Data »

################

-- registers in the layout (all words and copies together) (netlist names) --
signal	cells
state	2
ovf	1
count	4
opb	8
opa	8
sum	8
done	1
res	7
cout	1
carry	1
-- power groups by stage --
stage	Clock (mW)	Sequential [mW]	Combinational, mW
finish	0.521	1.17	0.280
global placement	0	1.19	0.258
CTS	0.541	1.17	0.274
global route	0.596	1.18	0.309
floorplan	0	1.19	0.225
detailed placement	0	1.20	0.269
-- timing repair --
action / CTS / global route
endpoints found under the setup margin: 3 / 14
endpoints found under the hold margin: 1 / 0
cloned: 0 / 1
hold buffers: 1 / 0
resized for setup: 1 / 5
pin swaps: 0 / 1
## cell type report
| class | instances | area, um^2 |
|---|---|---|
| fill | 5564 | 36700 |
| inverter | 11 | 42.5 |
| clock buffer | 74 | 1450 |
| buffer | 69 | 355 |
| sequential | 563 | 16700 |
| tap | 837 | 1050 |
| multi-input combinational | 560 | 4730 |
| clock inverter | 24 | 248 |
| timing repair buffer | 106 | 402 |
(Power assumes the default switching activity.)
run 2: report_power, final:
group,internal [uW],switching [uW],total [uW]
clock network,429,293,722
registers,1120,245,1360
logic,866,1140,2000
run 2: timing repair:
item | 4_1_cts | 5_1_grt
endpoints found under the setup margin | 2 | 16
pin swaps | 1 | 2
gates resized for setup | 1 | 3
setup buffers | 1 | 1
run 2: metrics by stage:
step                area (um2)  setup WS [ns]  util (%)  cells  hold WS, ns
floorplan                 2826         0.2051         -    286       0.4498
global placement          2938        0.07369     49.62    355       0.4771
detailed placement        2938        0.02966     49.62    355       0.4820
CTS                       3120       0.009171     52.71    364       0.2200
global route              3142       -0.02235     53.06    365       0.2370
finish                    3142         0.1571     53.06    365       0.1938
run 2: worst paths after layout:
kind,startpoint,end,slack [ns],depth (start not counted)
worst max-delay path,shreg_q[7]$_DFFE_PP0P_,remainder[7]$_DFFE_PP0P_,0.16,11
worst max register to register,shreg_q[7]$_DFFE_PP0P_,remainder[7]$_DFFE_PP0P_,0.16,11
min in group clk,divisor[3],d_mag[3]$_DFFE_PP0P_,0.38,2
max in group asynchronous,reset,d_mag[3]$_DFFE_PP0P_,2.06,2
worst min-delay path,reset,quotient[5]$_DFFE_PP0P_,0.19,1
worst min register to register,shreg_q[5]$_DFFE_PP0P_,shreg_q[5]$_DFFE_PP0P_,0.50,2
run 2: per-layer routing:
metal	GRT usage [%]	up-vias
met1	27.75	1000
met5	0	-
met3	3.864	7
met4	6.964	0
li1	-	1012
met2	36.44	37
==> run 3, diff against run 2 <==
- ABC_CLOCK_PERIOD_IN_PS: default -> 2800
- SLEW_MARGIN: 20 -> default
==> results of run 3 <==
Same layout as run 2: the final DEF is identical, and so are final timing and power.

################

Problem requirements »
In the entries above, one line contains "worst max register" and another contains "results of run". Reproduce exactly those two lines and the lines between them, nothing else.

Problem solution »
worst max register to register,shreg_q[7]$_DFFE_PP0P_,remainder[7]$_DFFE_PP0P_,0.16,11
min in group clk,divisor[3],d_mag[3]$_DFFE_PP0P_,0.38,2
max in group asynchronous,reset,d_mag[3]$_DFFE_PP0P_,2.06,2
worst min-delay path,reset,quotient[5]$_DFFE_PP0P_,0.19,1
worst min register to register,shreg_q[5]$_DFFE_PP0P_,shreg_q[5]$_DFFE_PP0P_,0.50,2
run 2: per-layer routing:
metal	GRT usage [%]	up-vias
met1	27.75	1000
met5	0	-
met3	3.864	7
met4	6.964	0
li1	-	1012
met2	36.44	37
==> run 3, diff against run 2 <==
- ABC_CLOCK_PERIOD_IN_PS: default -> 2800
- SLEW_MARGIN: 20 -> default
==> results of run 3 <==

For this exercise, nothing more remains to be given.